WHAT YOU ARE ASKED TO DO:
Across the records, how many lines contain "counters"? Answer with the number alone.

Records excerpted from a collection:

▬▬▬▬▬▬

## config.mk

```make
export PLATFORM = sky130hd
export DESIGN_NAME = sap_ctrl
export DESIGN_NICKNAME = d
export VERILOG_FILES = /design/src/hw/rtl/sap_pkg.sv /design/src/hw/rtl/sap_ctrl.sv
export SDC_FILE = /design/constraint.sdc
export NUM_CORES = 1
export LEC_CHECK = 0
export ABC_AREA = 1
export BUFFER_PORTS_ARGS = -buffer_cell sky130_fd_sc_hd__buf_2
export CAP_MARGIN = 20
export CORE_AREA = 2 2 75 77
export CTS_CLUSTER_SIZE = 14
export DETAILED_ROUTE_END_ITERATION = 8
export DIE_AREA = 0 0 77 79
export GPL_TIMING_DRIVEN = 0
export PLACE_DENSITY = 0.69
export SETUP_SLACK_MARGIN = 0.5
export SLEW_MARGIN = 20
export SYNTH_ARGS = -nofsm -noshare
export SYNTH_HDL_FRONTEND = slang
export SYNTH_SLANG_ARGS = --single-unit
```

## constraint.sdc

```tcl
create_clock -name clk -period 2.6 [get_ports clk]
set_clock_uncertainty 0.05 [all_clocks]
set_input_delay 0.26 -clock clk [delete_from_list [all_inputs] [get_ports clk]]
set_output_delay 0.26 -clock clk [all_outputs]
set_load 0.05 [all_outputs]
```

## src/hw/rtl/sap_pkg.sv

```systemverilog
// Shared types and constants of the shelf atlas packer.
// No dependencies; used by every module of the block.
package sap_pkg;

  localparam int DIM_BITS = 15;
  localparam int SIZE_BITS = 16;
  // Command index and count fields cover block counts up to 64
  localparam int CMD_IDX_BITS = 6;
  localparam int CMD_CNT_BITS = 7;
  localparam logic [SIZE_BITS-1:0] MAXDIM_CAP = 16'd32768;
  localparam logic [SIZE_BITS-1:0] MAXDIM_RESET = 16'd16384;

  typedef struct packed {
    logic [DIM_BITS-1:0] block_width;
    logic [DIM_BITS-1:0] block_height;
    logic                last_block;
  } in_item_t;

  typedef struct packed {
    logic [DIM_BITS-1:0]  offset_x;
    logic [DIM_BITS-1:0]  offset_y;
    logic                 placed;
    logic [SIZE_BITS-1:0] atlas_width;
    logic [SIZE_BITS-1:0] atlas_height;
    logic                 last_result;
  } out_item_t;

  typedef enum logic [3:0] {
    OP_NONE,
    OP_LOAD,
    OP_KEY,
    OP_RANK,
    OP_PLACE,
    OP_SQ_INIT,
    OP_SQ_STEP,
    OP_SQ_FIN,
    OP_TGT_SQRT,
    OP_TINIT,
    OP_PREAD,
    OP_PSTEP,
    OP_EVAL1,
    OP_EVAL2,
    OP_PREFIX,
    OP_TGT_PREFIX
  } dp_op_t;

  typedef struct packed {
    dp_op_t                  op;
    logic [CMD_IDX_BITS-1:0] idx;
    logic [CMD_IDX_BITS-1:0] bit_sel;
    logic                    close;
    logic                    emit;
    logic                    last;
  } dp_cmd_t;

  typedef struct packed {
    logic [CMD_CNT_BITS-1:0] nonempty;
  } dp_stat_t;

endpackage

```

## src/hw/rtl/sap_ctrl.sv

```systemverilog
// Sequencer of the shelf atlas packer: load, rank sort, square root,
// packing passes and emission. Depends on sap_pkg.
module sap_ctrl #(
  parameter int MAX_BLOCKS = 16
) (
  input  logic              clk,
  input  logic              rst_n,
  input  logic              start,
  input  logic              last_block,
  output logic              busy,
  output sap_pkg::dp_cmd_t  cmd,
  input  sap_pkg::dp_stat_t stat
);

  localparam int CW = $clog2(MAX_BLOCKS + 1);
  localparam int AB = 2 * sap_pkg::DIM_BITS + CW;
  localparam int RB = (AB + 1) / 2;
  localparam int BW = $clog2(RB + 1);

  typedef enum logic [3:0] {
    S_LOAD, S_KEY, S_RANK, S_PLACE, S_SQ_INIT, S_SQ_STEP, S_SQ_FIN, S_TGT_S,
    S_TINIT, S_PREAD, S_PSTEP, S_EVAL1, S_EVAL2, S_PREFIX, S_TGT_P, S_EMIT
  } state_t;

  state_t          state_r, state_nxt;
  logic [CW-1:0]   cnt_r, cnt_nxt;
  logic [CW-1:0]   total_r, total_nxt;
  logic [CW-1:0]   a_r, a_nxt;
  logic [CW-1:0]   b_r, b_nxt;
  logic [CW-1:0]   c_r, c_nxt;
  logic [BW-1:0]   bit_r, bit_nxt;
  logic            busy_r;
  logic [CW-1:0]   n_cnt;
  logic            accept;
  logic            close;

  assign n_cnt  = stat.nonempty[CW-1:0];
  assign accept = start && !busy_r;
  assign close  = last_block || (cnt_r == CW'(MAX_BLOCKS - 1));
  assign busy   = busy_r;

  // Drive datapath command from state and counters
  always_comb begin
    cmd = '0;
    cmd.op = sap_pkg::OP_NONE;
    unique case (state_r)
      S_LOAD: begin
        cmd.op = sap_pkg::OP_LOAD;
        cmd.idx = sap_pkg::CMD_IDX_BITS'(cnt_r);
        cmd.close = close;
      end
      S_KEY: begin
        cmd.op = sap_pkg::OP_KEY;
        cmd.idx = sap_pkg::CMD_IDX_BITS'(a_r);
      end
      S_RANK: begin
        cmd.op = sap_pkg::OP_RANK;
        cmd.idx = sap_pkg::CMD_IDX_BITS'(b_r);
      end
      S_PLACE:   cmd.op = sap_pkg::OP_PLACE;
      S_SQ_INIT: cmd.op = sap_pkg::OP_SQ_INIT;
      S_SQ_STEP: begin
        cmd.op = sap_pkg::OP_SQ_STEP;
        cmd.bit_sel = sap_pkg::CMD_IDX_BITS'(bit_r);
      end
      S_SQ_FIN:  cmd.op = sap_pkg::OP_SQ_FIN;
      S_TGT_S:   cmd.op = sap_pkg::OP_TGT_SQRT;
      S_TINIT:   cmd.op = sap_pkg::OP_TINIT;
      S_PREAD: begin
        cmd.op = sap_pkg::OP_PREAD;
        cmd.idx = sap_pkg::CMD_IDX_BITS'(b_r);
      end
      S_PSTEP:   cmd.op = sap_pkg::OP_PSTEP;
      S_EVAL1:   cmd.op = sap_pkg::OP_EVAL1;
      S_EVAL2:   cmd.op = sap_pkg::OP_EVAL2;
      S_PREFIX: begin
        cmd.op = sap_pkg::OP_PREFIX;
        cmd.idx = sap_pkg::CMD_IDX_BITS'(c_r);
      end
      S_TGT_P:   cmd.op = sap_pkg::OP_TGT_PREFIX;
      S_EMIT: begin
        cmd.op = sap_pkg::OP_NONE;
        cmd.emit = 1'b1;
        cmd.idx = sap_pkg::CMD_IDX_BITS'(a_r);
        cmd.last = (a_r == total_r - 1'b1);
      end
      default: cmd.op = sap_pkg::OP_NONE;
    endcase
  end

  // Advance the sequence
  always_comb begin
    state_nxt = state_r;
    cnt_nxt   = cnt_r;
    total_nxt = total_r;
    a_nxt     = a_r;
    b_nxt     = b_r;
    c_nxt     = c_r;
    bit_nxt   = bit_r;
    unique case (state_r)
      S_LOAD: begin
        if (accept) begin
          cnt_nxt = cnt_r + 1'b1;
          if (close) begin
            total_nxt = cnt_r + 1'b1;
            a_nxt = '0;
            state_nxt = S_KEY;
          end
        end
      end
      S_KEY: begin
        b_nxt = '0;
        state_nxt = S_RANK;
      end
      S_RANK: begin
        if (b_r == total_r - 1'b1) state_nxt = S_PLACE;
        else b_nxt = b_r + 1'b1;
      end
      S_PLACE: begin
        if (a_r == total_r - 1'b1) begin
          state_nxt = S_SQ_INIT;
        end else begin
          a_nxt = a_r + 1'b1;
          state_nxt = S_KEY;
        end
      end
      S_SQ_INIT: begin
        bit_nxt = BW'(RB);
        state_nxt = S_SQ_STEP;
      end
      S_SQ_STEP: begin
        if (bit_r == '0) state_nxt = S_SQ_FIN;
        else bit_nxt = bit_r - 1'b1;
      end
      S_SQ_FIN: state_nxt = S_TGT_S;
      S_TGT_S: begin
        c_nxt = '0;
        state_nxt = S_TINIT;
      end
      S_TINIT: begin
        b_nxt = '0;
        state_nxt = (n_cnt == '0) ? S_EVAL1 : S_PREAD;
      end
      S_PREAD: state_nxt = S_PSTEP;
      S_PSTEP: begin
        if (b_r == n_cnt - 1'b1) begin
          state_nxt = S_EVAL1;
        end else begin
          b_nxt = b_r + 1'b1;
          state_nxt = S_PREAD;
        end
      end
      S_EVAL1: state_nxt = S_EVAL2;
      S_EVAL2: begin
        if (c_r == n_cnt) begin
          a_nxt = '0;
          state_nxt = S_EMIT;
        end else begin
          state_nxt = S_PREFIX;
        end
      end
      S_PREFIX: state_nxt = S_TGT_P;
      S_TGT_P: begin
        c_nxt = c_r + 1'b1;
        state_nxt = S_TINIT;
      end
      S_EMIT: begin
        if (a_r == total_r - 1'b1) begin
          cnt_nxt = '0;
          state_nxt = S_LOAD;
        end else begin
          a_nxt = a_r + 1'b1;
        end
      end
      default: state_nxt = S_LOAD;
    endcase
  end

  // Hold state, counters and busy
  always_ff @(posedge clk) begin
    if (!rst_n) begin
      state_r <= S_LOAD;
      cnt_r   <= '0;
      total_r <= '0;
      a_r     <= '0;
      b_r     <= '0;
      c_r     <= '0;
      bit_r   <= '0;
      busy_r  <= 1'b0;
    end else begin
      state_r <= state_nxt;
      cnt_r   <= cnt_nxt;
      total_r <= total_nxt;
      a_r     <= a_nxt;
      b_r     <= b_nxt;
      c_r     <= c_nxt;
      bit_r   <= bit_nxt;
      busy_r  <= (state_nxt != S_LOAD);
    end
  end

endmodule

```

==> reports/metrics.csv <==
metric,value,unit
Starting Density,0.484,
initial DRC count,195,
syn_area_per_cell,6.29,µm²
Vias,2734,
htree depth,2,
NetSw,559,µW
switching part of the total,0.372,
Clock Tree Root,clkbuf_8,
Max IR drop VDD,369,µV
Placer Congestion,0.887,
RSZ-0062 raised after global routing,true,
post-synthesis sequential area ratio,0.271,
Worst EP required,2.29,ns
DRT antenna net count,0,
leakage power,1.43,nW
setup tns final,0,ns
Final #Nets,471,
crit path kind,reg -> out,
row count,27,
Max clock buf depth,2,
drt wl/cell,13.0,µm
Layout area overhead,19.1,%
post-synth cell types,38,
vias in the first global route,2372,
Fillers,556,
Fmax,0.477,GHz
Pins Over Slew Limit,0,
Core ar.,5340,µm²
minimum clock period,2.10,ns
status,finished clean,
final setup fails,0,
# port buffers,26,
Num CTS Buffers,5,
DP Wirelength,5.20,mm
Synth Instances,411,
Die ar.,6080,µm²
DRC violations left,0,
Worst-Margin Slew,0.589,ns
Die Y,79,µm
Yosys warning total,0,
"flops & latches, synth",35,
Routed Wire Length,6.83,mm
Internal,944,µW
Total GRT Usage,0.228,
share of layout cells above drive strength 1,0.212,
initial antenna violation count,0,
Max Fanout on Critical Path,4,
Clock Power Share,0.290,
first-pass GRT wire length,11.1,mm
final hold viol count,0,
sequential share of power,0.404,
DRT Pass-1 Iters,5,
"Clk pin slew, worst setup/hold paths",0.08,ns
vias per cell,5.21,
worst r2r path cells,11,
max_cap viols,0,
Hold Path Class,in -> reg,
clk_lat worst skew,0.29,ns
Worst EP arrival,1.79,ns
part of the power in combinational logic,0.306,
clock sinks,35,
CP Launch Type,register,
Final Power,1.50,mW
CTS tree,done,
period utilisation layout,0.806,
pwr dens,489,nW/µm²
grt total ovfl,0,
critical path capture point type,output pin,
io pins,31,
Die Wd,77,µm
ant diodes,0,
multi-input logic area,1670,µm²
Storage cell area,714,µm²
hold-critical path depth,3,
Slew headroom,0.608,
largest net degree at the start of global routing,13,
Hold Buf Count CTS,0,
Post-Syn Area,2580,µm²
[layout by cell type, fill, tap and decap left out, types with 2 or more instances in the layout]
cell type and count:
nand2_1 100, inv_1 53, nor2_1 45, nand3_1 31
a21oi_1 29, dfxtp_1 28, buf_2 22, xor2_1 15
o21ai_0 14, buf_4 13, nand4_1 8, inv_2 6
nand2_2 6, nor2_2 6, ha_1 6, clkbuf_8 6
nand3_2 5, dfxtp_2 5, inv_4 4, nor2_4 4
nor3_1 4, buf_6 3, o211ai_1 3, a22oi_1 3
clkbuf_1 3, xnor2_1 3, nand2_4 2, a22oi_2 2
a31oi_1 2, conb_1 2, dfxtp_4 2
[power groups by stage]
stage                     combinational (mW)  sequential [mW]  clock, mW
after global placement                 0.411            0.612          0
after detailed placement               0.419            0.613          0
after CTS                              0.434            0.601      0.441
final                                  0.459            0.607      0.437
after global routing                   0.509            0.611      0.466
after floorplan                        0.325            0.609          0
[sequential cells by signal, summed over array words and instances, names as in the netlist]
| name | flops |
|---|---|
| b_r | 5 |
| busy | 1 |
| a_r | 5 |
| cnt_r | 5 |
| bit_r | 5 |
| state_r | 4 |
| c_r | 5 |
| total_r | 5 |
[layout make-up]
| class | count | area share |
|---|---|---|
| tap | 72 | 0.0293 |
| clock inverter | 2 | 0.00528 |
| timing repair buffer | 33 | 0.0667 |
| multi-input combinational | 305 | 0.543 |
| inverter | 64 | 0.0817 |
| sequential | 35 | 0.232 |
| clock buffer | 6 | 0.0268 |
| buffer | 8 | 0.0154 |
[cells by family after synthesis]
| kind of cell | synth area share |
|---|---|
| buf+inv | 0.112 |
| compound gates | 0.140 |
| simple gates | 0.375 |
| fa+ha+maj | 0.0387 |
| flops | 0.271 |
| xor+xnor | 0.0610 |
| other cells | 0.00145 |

▬▬▬▬▬▬

RESPONSE TO THIS EXERCISE:
2